WORKING DATA:
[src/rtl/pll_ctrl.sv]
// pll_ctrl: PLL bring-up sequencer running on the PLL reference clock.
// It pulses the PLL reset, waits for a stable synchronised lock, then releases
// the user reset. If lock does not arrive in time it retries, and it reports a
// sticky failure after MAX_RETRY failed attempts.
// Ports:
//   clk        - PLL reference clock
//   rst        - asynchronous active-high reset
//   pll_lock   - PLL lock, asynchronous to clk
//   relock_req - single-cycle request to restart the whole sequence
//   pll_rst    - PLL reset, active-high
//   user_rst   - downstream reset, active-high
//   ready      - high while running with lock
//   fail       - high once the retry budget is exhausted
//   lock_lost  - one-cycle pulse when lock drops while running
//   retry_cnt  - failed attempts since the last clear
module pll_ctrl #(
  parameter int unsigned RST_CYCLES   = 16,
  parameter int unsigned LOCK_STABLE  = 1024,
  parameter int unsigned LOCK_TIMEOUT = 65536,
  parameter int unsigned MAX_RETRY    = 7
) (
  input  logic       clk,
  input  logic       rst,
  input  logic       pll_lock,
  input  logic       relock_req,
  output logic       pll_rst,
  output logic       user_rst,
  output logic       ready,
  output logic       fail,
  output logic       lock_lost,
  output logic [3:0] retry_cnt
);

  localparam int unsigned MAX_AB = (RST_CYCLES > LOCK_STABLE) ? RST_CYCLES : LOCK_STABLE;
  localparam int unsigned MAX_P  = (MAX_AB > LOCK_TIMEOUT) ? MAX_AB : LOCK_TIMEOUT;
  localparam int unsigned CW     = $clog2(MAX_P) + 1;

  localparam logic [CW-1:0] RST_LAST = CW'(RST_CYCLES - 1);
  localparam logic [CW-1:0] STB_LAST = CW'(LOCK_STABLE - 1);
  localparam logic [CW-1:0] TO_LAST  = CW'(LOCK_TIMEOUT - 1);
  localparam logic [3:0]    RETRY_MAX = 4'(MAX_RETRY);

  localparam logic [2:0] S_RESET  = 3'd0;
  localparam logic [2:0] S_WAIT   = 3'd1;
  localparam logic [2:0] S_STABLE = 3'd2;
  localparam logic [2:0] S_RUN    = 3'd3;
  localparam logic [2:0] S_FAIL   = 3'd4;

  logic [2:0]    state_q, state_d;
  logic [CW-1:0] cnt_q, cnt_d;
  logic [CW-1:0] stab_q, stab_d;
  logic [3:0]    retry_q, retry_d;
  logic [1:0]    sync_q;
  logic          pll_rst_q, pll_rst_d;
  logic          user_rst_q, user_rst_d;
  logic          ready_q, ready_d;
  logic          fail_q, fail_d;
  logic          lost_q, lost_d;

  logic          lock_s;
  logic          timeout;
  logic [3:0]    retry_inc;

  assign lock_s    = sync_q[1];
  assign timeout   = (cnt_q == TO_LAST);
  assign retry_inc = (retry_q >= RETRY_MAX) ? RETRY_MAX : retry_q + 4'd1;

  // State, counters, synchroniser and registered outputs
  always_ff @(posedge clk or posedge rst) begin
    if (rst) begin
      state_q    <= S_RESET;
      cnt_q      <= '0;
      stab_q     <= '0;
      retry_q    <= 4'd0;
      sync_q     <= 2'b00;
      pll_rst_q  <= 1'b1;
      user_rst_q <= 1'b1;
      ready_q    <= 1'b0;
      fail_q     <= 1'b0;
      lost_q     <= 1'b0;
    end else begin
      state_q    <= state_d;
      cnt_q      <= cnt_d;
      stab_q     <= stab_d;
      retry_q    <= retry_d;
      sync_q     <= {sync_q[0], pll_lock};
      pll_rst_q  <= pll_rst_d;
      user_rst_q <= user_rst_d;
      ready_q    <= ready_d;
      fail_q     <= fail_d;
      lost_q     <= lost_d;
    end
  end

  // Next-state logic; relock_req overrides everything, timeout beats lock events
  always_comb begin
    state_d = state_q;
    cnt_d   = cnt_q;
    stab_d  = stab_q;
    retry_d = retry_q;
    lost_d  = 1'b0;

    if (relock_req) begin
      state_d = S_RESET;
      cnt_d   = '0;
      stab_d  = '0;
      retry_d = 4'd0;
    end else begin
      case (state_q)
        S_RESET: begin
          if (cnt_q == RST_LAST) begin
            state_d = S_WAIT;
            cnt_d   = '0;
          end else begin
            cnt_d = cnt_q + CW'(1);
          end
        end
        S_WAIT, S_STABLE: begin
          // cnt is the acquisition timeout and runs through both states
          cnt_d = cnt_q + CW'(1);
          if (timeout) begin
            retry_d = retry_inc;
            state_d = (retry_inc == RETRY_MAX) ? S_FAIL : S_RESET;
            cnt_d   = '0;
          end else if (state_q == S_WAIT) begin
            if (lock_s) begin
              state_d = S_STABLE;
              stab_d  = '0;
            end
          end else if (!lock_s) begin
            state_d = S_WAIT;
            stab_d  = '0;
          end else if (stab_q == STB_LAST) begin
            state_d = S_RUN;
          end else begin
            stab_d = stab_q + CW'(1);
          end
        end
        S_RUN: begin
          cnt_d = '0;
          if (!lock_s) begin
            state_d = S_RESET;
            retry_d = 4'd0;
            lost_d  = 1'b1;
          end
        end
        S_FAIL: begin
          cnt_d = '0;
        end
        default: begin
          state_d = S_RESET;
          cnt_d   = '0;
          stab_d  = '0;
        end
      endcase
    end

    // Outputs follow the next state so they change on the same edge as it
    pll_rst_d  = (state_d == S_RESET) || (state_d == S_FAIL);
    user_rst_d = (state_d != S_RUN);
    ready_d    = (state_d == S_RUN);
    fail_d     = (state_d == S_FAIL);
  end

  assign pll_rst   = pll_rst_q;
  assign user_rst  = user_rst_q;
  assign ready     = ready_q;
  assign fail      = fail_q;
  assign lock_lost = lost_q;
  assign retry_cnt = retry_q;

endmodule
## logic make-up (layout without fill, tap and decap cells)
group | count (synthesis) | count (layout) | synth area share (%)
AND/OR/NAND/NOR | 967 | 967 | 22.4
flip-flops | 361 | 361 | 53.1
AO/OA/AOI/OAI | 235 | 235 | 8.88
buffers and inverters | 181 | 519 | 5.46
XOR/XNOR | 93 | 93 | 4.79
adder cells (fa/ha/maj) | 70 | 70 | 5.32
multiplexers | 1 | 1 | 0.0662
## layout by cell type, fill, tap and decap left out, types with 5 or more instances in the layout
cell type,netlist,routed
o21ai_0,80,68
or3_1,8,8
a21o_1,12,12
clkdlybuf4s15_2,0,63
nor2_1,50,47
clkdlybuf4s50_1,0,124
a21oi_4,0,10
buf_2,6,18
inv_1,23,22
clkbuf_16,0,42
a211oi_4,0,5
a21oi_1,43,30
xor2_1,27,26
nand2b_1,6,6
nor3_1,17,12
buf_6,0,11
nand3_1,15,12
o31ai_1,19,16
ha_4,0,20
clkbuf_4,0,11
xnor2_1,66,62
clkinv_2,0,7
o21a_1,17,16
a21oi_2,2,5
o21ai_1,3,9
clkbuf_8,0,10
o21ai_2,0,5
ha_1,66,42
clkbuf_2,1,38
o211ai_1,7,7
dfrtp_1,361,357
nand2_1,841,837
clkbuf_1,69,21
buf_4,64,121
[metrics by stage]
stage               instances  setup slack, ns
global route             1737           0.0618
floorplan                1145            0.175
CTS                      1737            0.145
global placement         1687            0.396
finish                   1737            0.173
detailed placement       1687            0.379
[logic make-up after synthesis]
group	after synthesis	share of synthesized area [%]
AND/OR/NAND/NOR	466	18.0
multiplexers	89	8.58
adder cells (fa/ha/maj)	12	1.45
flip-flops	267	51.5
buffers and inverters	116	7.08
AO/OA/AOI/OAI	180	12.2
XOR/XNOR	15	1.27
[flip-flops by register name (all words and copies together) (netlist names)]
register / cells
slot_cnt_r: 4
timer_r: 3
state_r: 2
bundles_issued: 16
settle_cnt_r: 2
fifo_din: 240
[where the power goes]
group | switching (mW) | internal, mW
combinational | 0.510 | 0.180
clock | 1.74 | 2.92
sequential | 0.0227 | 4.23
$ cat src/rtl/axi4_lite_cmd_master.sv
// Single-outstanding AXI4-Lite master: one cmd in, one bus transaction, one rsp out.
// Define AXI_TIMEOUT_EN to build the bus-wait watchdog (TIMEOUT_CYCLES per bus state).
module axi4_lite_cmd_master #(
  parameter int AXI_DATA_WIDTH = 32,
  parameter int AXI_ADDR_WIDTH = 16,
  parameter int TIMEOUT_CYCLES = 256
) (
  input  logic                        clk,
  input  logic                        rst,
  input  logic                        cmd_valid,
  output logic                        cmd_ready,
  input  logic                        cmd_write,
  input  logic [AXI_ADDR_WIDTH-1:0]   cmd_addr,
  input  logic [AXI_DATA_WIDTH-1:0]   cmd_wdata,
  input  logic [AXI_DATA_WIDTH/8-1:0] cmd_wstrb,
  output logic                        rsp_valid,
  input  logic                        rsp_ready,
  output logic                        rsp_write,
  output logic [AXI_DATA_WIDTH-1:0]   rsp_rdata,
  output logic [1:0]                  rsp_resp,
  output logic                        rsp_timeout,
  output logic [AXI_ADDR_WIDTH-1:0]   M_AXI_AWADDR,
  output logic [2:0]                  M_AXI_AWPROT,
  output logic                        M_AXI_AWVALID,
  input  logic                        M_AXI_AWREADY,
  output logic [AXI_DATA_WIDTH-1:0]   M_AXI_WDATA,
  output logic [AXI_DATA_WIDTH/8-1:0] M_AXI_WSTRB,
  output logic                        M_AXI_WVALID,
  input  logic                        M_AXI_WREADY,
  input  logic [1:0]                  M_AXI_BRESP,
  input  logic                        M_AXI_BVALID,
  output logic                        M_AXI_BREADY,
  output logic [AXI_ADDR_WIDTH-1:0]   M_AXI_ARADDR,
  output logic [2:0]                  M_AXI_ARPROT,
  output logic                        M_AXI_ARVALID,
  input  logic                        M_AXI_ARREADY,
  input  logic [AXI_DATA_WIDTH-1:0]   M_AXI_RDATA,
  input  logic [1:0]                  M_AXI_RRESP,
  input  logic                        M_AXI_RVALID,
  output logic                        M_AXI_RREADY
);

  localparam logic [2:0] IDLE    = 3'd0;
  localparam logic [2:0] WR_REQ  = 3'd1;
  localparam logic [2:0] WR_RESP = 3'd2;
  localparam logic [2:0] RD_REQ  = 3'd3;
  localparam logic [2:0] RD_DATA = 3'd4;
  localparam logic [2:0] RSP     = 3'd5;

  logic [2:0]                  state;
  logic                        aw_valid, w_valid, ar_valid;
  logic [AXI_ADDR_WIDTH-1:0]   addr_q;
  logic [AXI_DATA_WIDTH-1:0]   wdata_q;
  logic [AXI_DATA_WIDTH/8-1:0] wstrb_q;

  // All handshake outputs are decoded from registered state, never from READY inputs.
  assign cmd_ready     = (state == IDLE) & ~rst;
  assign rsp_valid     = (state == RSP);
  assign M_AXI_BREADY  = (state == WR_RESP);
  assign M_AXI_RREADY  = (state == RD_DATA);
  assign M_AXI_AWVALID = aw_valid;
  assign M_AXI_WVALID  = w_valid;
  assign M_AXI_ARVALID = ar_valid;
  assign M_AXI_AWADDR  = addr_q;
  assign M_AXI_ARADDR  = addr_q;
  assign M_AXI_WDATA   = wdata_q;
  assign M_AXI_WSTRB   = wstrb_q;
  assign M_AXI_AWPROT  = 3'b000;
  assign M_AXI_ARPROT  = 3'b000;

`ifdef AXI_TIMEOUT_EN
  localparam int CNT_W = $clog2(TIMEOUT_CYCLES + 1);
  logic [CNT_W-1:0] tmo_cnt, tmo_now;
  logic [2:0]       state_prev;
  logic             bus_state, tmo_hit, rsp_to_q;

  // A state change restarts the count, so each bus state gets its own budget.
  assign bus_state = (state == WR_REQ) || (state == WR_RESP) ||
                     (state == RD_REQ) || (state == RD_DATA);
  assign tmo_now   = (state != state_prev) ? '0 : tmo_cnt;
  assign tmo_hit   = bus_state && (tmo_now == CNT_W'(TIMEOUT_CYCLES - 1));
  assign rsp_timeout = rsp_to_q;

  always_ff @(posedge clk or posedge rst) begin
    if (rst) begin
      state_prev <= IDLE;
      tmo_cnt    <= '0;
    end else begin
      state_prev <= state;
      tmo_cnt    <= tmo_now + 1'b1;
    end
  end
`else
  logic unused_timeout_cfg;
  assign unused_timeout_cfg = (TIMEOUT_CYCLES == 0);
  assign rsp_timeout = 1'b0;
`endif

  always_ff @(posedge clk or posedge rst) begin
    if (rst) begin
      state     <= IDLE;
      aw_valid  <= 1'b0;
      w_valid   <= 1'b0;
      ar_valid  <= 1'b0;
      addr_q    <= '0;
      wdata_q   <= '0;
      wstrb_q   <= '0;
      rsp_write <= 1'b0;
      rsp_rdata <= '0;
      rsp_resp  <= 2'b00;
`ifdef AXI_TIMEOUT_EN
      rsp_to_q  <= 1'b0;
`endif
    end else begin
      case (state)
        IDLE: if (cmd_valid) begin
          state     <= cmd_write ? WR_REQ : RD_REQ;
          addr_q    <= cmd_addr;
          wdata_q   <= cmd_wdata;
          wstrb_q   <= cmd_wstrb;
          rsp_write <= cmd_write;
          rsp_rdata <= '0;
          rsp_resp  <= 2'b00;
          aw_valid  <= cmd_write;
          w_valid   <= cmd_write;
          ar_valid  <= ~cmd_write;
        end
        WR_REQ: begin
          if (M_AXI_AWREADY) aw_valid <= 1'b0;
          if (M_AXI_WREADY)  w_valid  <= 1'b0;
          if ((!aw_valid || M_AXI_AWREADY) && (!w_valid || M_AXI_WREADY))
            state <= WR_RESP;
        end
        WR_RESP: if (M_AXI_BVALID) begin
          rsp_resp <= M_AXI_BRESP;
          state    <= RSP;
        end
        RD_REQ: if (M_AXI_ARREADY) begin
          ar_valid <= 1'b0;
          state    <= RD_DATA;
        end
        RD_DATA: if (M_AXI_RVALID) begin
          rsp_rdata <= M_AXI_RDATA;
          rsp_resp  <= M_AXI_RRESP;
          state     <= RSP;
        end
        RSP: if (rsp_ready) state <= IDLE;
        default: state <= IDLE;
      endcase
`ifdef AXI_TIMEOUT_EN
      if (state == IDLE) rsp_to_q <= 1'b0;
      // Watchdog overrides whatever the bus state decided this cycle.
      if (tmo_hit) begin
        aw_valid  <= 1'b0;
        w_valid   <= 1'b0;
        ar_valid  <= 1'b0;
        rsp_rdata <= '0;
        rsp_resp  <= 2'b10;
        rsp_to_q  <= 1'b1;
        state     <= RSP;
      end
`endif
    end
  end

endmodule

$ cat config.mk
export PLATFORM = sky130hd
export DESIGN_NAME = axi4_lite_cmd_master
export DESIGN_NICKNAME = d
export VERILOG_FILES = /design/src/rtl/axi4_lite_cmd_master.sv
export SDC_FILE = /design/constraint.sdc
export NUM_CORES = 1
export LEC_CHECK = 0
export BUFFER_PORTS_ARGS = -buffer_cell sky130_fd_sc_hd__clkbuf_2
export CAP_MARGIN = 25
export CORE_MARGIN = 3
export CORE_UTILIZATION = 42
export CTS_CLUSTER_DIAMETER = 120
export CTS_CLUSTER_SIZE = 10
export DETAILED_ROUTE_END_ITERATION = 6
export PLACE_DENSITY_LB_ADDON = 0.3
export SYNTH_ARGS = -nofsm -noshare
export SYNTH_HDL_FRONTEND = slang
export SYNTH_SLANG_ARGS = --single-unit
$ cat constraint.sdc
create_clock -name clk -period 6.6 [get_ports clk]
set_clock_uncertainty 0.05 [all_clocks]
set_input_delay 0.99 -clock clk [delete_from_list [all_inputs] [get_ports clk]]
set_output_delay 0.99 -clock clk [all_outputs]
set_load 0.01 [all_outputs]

WHAT IS NEEDED:
The lines above from the one with "AND/OR/NAND/NOR | 967 | 967 | 22.4" through the one with "clkdlybuf4s50_1,0,124" are to be duplicated exactly, ends included, with nothing added.

RESPONSE TO THIS EXERCISE:
AND/OR/NAND/NOR | 967 | 967 | 22.4
flip-flops | 361 | 361 | 53.1
AO/OA/AOI/OAI | 235 | 235 | 8.88
buffers and inverters | 181 | 519 | 5.46
XOR/XNOR | 93 | 93 | 4.79
adder cells (fa/ha/maj) | 70 | 70 | 5.32
multiplexers | 1 | 1 | 0.0662
## layout by cell type, fill, tap and decap left out, types with 5 or more instances in the layout
cell type,netlist,routed
o21ai_0,80,68
or3_1,8,8
a21o_1,12,12
clkdlybuf4s15_2,0,63
nor2_1,50,47
clkdlybuf4s50_1,0,124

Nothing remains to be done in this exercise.